How called you the man you speak of, madam?
COUNTESS. He was famous, sir, in his profession, and it was his great right to be so—Gerard de Narbon.
LAFEU. He was excellent indeed, madam; the king very lately spoke of him admiringly and mourningly; he was skilful enough to have liv’d still, if knowledge could be set up against mortality.
BERTRAM.
What is it, my good lord, the king languishes of?
LAFEU.
A fistula, my lord.
BERTRAM.
I heard not of it before.
LAFEU. I would it were not notorious.—Was this gentlewoman the daughter of Gerard de Narbon?
COUNTESS. His sole child, my lord, and bequeathed to my overlooking. I have those hopes of her good that her education promises; her dispositions she inherits, which makes fair gifts fairer; for where an unclean mind carries virtuous qualities, there commendations go with pity,—they are virtues and traitors too: in her they are the better for their simpleness; she derives her honesty, and achieves her goodness.
LAFEU.
Your commendations, madam, get from her tears.

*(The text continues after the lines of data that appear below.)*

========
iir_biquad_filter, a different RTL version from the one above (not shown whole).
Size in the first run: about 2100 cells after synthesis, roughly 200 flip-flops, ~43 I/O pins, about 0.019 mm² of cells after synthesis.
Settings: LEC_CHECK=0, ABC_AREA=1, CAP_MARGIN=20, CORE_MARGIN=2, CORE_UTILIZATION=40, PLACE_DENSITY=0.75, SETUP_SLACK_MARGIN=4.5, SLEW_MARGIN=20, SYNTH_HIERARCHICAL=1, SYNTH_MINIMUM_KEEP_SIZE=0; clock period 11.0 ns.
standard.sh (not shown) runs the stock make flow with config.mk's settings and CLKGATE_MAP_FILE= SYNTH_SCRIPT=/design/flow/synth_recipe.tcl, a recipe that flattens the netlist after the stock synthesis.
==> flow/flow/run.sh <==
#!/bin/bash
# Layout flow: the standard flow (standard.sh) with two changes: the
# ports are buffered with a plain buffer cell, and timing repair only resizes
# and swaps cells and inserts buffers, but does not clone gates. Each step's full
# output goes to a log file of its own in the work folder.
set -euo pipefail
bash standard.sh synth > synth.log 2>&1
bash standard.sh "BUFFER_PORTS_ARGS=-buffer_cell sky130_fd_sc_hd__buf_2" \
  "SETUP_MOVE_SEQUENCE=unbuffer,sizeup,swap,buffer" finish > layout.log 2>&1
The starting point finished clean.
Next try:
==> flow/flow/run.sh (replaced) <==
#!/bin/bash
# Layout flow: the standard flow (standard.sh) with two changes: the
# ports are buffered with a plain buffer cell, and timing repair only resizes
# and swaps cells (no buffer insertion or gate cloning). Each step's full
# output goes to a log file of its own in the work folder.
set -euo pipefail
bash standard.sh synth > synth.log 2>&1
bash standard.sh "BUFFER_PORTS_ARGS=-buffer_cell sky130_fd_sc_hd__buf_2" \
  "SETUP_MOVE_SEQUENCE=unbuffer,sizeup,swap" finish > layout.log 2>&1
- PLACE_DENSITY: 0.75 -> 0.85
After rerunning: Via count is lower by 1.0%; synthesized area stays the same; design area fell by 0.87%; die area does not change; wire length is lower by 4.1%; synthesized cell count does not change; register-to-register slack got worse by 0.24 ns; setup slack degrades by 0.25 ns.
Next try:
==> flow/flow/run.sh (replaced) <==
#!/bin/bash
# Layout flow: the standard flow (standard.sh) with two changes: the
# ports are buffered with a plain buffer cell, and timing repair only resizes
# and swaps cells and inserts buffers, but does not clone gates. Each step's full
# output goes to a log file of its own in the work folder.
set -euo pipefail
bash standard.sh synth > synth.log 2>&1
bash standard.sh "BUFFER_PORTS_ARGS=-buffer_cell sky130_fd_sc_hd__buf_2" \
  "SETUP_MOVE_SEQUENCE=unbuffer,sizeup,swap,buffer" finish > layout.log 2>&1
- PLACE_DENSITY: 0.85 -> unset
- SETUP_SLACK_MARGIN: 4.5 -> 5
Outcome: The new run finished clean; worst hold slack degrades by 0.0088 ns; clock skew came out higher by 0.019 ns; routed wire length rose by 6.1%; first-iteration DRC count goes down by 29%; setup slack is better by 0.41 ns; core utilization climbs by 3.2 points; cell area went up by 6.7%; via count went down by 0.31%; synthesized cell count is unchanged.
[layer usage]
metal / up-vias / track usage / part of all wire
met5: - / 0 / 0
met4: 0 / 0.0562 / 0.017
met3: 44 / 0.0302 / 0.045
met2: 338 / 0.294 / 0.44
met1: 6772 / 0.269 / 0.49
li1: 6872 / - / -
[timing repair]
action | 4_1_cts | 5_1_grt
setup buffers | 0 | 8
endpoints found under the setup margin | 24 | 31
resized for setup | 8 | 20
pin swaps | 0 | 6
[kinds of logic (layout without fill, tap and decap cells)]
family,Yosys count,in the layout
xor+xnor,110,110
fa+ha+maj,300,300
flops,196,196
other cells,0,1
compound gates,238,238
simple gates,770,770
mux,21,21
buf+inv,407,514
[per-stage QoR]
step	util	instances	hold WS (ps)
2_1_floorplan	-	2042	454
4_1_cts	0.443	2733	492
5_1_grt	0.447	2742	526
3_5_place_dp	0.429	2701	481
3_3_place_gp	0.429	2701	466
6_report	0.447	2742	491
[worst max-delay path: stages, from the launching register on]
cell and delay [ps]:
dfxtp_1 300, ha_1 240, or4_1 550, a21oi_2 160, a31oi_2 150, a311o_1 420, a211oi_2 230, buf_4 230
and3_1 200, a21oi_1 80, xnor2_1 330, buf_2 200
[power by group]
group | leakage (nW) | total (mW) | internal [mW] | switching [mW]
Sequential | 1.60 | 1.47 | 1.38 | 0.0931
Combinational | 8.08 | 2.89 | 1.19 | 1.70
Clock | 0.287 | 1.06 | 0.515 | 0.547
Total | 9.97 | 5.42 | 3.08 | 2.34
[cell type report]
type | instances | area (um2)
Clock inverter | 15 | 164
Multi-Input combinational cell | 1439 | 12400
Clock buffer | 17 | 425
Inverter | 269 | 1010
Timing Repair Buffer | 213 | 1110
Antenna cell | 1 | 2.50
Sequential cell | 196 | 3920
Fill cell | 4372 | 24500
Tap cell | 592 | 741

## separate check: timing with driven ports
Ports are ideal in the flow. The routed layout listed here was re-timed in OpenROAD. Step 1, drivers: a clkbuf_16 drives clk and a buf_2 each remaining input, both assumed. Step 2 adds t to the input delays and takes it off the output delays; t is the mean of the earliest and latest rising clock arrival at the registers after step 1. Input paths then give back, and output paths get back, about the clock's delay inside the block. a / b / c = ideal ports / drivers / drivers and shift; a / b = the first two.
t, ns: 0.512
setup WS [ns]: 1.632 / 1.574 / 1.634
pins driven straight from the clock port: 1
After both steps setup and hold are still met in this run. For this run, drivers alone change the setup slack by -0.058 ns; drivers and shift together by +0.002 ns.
What follows belongs to an exercise in optimizing a design on an open flow for small area and few clock cycles per item; a production flow would make more cautious choices.
The RTL was checked by simulation tests, not by an equivalence proof against the original design.

==> inputs of run M <==
==> flow/design.v (excerpt) <==
module xy_stepper_line_interpolator #(
  parameter int unsigned POS_BITS = 24
) (
  input  logic                       clk_i,
  input  logic                       rst_ni,
  input  logic                       s_axis_tvalid,
  output logic                       s_axis_tready,
  input  logic [((2*POS_BITS+7)/8)*8-1:0] s_axis_tdata,
  input  logic [1:0]                 s_axis_tuser,
  output logic                       m_axis_tvalid,
  input  logic                       m_axis_tready,
  output logic [((2*POS_BITS+6+7)/8)*8-1:0] m_axis_tdata,
  input  logic                       cfg_valid_i,
  output logic                       cfg_ready_o,
  input  logic [1:0]                 cfg_index_i,
  input  logic [POS_BITS-2:0]        cfg_data_i
);
clock: 9.0 ns
lec_check: 0
cap_margin: 20
core_margin: 2
core_utilization: 40
slew_margin: 20
run.sh (not shown) runs the stock make flow with config.mk's settings and CLKGATE_MAP_FILE= SYNTH_SCRIPT=/design/flow/synth_recipe.tcl, a recipe that flattens the netlist after the stock synthesis.
==> inputs of run B, as changes to run M <==
--- a/flow/design.v
+++ b/flow/design.v
@@ -36,63 +36,39 @@
   input  xyli_pkg::cfg_reg_e   wr_index_i,
   input  logic [POS_BITS-2:0]  wr_data_i,
   output logic                 x_pol_o,
   output logic                 y_pol_o,
   output logic [POS_BITS-2:0]  x_lim_o,
   output logic [POS_BITS-2:0]  y_lim_o
 );
   logic                x_pol_q, y_pol_q;
-  logic [POS_BITS-2:0] x_lim_nq, y_lim_nq;
+  logic [POS_BITS-2:0] x_lim_q, y_lim_q;
   always_ff @(posedge clk_i or negedge rst_ni) begin
     if (!rst_ni) begin
       x_pol_q <= 1'b0;
       y_pol_q <= 1'b0;
-      x_lim_nq <= '0;
-      y_lim_nq <= '0;
+      x_lim_q <= '1;
+      y_lim_q <= '1;
     end else if (wr_en_i) begin
       unique case (wr_index_i)
         xyli_pkg::CFG_X_DIR_POL: x_pol_q <= wr_data_i[0];
         xyli_pkg::CFG_Y_DIR_POL: y_pol_q <= wr_data_i[0];
-        xyli_pkg::CFG_X_LIMIT:   x_lim_nq <= ~wr_data_i;
-        xyli_pkg::CFG_Y_LIMIT:   y_lim_nq <= ~wr_data_i;
+        xyli_pkg::CFG_X_LIMIT:   x_lim_q <= wr_data_i;
+        xyli_pkg::CFG_Y_LIMIT:   y_lim_q <= wr_data_i;
         default: ;
       endcase
     end
   end
   assign x_pol_o = x_pol_q;
   assign y_pol_o = y_pol_q;
-  assign x_lim_o = ~x_lim_nq;
-  assign y_lim_o = ~y_lim_nq;
+  assign x_lim_o = x_lim_q;
+  assign y_lim_o = y_lim_q;
 endmodule
 `timescale 1ns / 1ps
-module xyli_add #(
-  parameter int unsigned N = 8
-) (
-  input  logic [N-1:0] a_i,
-  input  logic [N-1:0] b_i,
-  input  logic         c_i,
-  output logic [N-1:0] s_o
-);
-  logic [N-1:0] p, g;
-  logic [N:0]   c;
-  always_comb begin
-    p    = a_i ^ b_i;
-    g    = a_i & b_i;
-    c    = '0;
-    c[0] = c_i;
-    for (int unsigned i = 0; i < N; i += 2) begin
-      c[i+1] = g[i] | (p[i] & c[i]);
-      if (i + 1 < N) begin
-        c[i+2] = g[i+1] | (p[i+1] & g[i]) | (p[i+1] & p[i] & c[i]);
-      end
-    end
-    s_o = p ^ c[N-1:0];
-  end
-endmodule
 module xyli_core #(
   parameter int unsigned POS_BITS = 24
 ) (
   input  logic                        clk_i,
   input  logic                        rst_ni,
   input  logic                        en_i,
   input  xyli_pkg::op_e               op_i,
   input  logic                        rel_i,
@@ -111,97 +87,56 @@
   localparam int unsigned E2_BITS  = ERR_BITS + 1;
   logic signed [POS_BITS-1:0] cur_x_q, cur_y_q;
   logic        [POS_BITS-1:0] adx_q, ady_q, cnt_q;
   logic signed [ERR_BITS-1:0] err_q;
   logic sign_x_q, sign_y_q;
   logic pin_x_q, pin_y_q, phase_q, moving_q;
   logic px_q, py_q, done_q;
   logic        [DLT_BITS-1:0] sx, sy, ddx, ddy;
-  logic        [POS_BITS:0]   nzx, nzy;
   logic        [POS_BITS-1:0] st_adx, st_ady;
-  logic        [ERR_BITS-1:0] st_err;
+  logic signed [ERR_BITS-1:0] st_err;
   logic                       ddx_pos, ddy_pos;
   logic signed [E2_BITS-1:0]  e2, adx_e, ady_e;
   logic signed [POS_BITS-1:0] lim_x, lim_y;
   logic                       tst_x, tst_y;
-  logic        [POS_BITS-1:0] tx_flip, ty_flip, cnt_flip;
   logic signed [POS_BITS-1:0] nx, ny;
   logic                       pul_x, pul_y;
-  logic        [ERR_BITS-1:0] csa_y, csa_z, csa_s, csa_c, err_tick;
+  logic signed [ERR_BITS-1:0] err_tick;
   logic                       reached;
-  xyli_add #(.N(DLT_BITS)) u_sx (
-    .a_i ({tgt_x_i[POS_BITS-1], tgt_x_i}),
-    .b_i ({DLT_BITS{!rel_i}} ^ {cur_x_q[POS_BITS-1], cur_x_q}),
-    .c_i (!rel_i),
-    .s_o (sx)
-  );
-  xyli_add #(.N(DLT_BITS)) u_sy (
-    .a_i ({tgt_y_i[POS_BITS-1], tgt_y_i}),
-    .b_i ({DLT_BITS{!rel_i}} ^ {cur_y_q[POS_BITS-1], cur_y_q}),
-    .c_i (!rel_i),
-    .s_o (sy)
-  );
   always_comb begin
+    sx = {tgt_x_i[POS_BITS-1], tgt_x_i}
+       + ({DLT_BITS{!rel_i}} ^ {cur_x_q[POS_BITS-1], cur_x_q})
+       + DLT_BITS'(!rel_i);
+    sy = {tgt_y_i[POS_BITS-1], tgt_y_i}
+       + ({DLT_BITS{!rel_i}} ^ {cur_y_q[POS_BITS-1], cur_y_q})
+       + DLT_BITS'(!rel_i);
     ddx = rel_i ? {tgt_x_i[POS_BITS-1] ^ sx[DLT_BITS-1] ^ sx[POS_BITS-1], tgt_x_i} : sx;
     ddy = rel_i ? {tgt_y_i[POS_BITS-1] ^ sy[DLT_BITS-1] ^ sy[POS_BITS-1], tgt_y_i} : sy;
-    nzx[0] = 1'b0;
-    nzy[0] = 1'b0;
-    for (int unsigned i = 0; i < POS_BITS; i++) begin
-      nzx[i+1]  = nzx[i] | ddx[i];
-      nzy[i+1]  = nzy[i] | ddy[i];
-      st_adx[i] = ddx[i] ^ (ddx[DLT_BITS-1] & nzx[i]);
-      st_ady[i] = ddy[i] ^ (ddy[DLT_BITS-1] & nzy[i]);
-    end
-    ddx_pos = !ddx[DLT_BITS-1] && nzx[POS_BITS];
-    ddy_pos = !ddy[DLT_BITS-1] && nzy[POS_BITS];
-  end
-  logic [ERR_BITS-1:0] err0_a, err0_b;
-  assign err0_a = {2'b00, st_adx};
-  assign err0_b = ~{2'b00, st_ady};
-  xyli_add #(.N(ERR_BITS)) u_err0 (
-    .a_i (err0_a),
-    .b_i (err0_b),
-    .c_i (1'b1),
-    .s_o (st_err)
-  );
+    ddx_pos = !ddx[DLT_BITS-1] && (ddx != '0);
+    ddy_pos = !ddy[DLT_BITS-1] && (ddy != '0);
+    st_adx  = ddx[DLT_BITS-1] ? POS_BITS'(-ddx) : ddx[POS_BITS-1:0];
+    st_ady  = ddy[DLT_BITS-1] ? POS_BITS'(-ddy) : ddy[POS_BITS-1:0];
+    st_err  = ERR_BITS'(st_adx) - ERR_BITS'(st_ady);
+  end
   always_comb begin
     e2       = {err_q, 1'b0};
-    adx_e    = {3'b000, adx_q};
-    ady_e    = {3'b000, ady_q};
+    adx_e    = E2_BITS'(adx_q);
+    ady_e    = E2_BITS'(ady_q);
     tst_x    = e2 >= -ady_e;
     tst_y    = e2 <= adx_e;
-    tx_flip[0]  = 1'b1;
-    ty_flip[0]  = 1'b1;
-    cnt_flip[0] = 1'b1;
-    for (int unsigned i = 1; i < POS_BITS; i++) begin
-      tx_flip[i]  = tx_flip[i-1] & (cur_x_q[i-1] ^ sign_x_q);
-      ty_flip[i]  = ty_flip[i-1] & (cur_y_q[i-1] ^ sign_y_q);
-      cnt_flip[i] = cnt_flip[i-1] & !cnt_q[i-1];
-    end
-    nx       = cur_x_q ^ tx_flip;
-    ny       = cur_y_q ^ ty_flip;
-    reached  = cnt_flip[POS_BITS-1] & !cnt_q[POS_BITS-1];
+    nx       = cur_x_q + {{(POS_BITS-1){sign_x_q}}, 1'b1};
+    ny       = cur_y_q + {{(POS_BITS-1){sign_y_q}}, 1'b1};
     lim_x    = {1'b0, x_lim_i};
     lim_y    = {1'b0, y_lim_i};
     pul_x    = pin_x_q ? (nx < lim_x) : (!nx[POS_BITS-1] && (nx != '0));
     pul_y    = pin_y_q ? (ny < lim_y) : (!ny[POS_BITS-1] && (ny != '0));
-    csa_y    = tst_x ? ~{2'b00, ady_q} : '0;
-    csa_z    = tst_y ? {2'b00, adx_q} : '0;
-    csa_s    = err_q ^ csa_y ^ csa_z;
-    csa_c    = {(err_q[ERR_BITS-2:0] & csa_y[ERR_BITS-2:0])
-              | (err_q[ERR_BITS-2:0] & csa_z[ERR_BITS-2:0])
-              | (csa_y[ERR_BITS-2:0] & csa_z[ERR_BITS-2:0]), tst_x};
-  end
-  xyli_add #(.N(ERR_BITS)) u_tick (
-    .a_i (csa_s),
-    .b_i (csa_c),
-    .c_i (1'b0),
-    .s_o (err_tick)
-  );
+    err_tick = err_q - (tst_x ? ERR_BITS'(ady_q) : '0) + (tst_y ? ERR_BITS'(adx_q) : '0);
+    reached  = (cnt_q == '0);
+  end
   always_ff @(posedge clk_i or negedge rst_ni) begin
     if (!rst_ni) begin
       cur_x_q  <= '0;
       cur_y_q  <= '0;
       pin_x_q  <= 1'b0;
       pin_y_q  <= 1'b0;
       phase_q  <= 1'b0;
       moving_q <= 1'b0;
@@ -234,20 +169,20 @@
         adx_q    <= st_adx;
         ady_q    <= st_ady;
         err_q    <= st_err;
         cnt_q    <= st_err[ERR_BITS-1] ? st_ady : st_adx;
       end else if (moving_q) begin
         if (reached) begin
           done_q <= 1'b1;
         end else if (!phase_q) begin
-          px_q    <= tst_x && pul_x;
-          py_q    <= tst_y && pul_y;
-          err_q   <= err_tick;
-          cnt_q   <= cnt_q ^ cnt_flip;
+          px_q  <= tst_x && pul_x;
+          py_q  <= tst_y && pul_y;
+          err_q <= err_tick;
+          cnt_q <= cnt_q - POS_BITS'(1);
         end
       end
     end
   end
   assign flags_o.step_x = px_q;
   assign flags_o.step_y = py_q;
   assign flags_o.dir_x  = pin_x_q;
   assign flags_o.dir_y  = pin_y_q;
==> summary of the runs <==
Against run M, the synthesized area of run B is larger by 6.9%.
Between run M and run B, the lower die area is in run M (gap 6.4%, measured against run B).
Of run B and run M, run M has the higher sequential share of layout area (gap 1.3 points).
Of run M and run B, run B has the higher maximum frequency (gap 1.5%, measured against run B).
Testbench counts of run M, summed over its fixed seeds: cycles 24,284, items 24,276.
Testbench counts of run B, summed over its fixed seeds: cycles 24,284, items 24,276.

COUNTESS. ‘Tis the best brine a maiden can season her praise in. The remembrance of her father never approaches her heart but the tyranny of her sorrows takes all livelihood from her cheek. No more of this, Helena,—go to, no more, lest it be rather thought you affect a sorrow than to have.
HELENA.
I do affect a sorrow indeed; but I have it too.
LAFEU. Moderate lamentation is the right of the dead; excessive grief the enemy to the living.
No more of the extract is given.